**Activity**. Copy out all lines of the material below in which "same" occurs.

_____

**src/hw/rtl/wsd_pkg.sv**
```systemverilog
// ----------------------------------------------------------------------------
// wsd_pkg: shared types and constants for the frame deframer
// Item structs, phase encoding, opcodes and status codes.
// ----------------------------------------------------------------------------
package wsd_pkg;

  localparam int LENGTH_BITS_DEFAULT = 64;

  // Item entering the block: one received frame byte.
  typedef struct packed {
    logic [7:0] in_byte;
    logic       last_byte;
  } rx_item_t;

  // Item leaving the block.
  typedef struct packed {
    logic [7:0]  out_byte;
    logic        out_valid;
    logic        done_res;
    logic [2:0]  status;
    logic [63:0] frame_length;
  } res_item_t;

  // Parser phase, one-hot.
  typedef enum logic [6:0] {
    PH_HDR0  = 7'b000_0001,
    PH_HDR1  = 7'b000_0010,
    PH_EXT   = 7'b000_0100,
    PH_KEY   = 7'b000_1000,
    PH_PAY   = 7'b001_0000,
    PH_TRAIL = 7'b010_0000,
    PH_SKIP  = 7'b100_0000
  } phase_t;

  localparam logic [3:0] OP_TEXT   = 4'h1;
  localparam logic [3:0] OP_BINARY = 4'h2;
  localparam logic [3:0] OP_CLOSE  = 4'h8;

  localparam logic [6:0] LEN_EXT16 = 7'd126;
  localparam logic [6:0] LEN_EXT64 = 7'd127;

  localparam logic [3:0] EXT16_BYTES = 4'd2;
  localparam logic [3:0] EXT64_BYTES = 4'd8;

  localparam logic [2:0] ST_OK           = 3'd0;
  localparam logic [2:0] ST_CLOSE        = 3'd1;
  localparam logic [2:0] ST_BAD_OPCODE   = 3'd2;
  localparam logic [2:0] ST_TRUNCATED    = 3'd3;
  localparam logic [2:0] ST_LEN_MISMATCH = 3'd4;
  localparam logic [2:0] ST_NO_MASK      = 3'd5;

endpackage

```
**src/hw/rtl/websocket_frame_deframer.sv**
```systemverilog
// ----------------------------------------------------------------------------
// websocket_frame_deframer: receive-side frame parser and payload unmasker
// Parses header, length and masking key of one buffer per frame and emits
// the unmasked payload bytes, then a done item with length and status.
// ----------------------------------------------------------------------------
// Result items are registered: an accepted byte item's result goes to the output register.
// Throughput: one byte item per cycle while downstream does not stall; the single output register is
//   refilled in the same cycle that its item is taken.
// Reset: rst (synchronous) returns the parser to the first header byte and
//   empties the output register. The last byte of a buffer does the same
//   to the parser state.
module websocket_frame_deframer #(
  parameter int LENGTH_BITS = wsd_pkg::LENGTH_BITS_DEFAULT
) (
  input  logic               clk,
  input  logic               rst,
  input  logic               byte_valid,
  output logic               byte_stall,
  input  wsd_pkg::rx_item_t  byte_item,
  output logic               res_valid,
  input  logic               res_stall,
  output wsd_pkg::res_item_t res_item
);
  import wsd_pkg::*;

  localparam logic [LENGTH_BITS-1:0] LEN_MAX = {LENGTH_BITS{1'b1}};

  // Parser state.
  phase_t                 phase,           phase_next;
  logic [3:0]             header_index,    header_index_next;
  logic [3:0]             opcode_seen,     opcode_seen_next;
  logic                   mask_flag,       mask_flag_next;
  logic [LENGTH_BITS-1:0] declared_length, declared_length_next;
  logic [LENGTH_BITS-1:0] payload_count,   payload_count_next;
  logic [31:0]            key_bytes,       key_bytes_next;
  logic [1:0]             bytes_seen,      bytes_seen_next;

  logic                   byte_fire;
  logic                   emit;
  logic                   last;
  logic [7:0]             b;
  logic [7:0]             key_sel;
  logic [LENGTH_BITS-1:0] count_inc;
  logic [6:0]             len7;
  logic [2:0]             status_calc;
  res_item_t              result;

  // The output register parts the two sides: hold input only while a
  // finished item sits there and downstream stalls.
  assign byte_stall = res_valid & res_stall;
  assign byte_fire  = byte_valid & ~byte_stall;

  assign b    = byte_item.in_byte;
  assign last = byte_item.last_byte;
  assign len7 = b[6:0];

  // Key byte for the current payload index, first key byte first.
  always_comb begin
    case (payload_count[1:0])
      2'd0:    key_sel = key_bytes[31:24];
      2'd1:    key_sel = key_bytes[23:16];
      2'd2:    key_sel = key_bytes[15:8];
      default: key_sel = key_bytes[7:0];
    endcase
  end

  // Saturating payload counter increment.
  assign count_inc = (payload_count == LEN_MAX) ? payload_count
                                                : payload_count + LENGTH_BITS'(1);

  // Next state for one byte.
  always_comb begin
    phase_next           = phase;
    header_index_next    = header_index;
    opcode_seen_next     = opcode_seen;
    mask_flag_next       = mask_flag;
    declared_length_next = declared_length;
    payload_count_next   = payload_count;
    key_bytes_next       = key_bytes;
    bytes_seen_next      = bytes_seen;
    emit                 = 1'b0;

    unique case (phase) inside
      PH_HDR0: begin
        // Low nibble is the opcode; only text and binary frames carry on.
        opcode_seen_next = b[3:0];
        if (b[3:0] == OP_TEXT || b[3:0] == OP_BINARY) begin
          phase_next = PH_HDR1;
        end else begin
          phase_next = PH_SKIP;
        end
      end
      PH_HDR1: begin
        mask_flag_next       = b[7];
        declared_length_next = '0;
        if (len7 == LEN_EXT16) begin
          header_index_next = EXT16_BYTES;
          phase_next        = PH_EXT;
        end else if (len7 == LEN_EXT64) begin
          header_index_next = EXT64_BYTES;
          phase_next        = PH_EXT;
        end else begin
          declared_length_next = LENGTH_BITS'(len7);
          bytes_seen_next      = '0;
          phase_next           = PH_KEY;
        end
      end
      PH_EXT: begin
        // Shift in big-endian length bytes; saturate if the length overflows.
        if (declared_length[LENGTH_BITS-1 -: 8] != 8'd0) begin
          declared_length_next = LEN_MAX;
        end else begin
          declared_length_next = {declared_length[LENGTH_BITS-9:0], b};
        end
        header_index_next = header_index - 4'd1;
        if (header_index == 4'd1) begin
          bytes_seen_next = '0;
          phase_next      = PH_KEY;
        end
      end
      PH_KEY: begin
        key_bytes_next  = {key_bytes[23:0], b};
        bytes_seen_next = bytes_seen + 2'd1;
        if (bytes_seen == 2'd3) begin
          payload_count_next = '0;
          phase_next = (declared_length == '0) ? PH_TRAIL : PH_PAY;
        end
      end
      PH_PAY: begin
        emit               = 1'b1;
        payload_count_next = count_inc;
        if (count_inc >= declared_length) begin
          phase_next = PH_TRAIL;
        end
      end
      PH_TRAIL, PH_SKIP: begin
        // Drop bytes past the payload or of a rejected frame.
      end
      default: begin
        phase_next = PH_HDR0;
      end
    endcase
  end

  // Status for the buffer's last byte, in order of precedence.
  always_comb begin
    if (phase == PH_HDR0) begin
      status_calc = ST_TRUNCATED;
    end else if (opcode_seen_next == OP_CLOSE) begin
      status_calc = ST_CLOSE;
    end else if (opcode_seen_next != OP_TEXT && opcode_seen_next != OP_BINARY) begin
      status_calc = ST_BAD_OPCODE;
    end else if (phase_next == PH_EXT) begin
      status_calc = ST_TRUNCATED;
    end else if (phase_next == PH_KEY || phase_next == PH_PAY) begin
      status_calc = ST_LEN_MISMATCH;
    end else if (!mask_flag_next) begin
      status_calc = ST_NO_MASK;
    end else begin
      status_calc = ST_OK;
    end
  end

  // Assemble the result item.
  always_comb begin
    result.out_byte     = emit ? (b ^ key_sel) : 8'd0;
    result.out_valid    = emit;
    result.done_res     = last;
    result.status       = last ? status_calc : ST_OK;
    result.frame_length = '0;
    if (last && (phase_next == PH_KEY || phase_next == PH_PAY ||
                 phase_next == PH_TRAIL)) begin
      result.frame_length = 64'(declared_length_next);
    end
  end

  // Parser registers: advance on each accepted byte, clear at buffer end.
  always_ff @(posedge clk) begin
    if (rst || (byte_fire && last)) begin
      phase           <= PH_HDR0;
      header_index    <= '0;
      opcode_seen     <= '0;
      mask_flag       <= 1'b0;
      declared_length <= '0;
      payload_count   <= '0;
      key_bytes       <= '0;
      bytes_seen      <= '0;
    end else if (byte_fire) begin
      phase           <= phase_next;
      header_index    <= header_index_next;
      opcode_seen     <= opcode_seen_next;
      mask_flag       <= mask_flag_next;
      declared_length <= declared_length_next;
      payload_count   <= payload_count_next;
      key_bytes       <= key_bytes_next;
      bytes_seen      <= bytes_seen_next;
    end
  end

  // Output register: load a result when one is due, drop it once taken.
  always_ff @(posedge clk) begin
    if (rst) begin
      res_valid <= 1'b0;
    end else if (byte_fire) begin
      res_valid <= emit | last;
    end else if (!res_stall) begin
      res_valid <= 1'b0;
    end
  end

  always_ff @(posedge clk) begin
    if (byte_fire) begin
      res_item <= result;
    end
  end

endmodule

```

_____

**Worked solution**.
//   refilled in the same cycle that its item is taken.
//   empties the output register. The last byte of a buffer does the same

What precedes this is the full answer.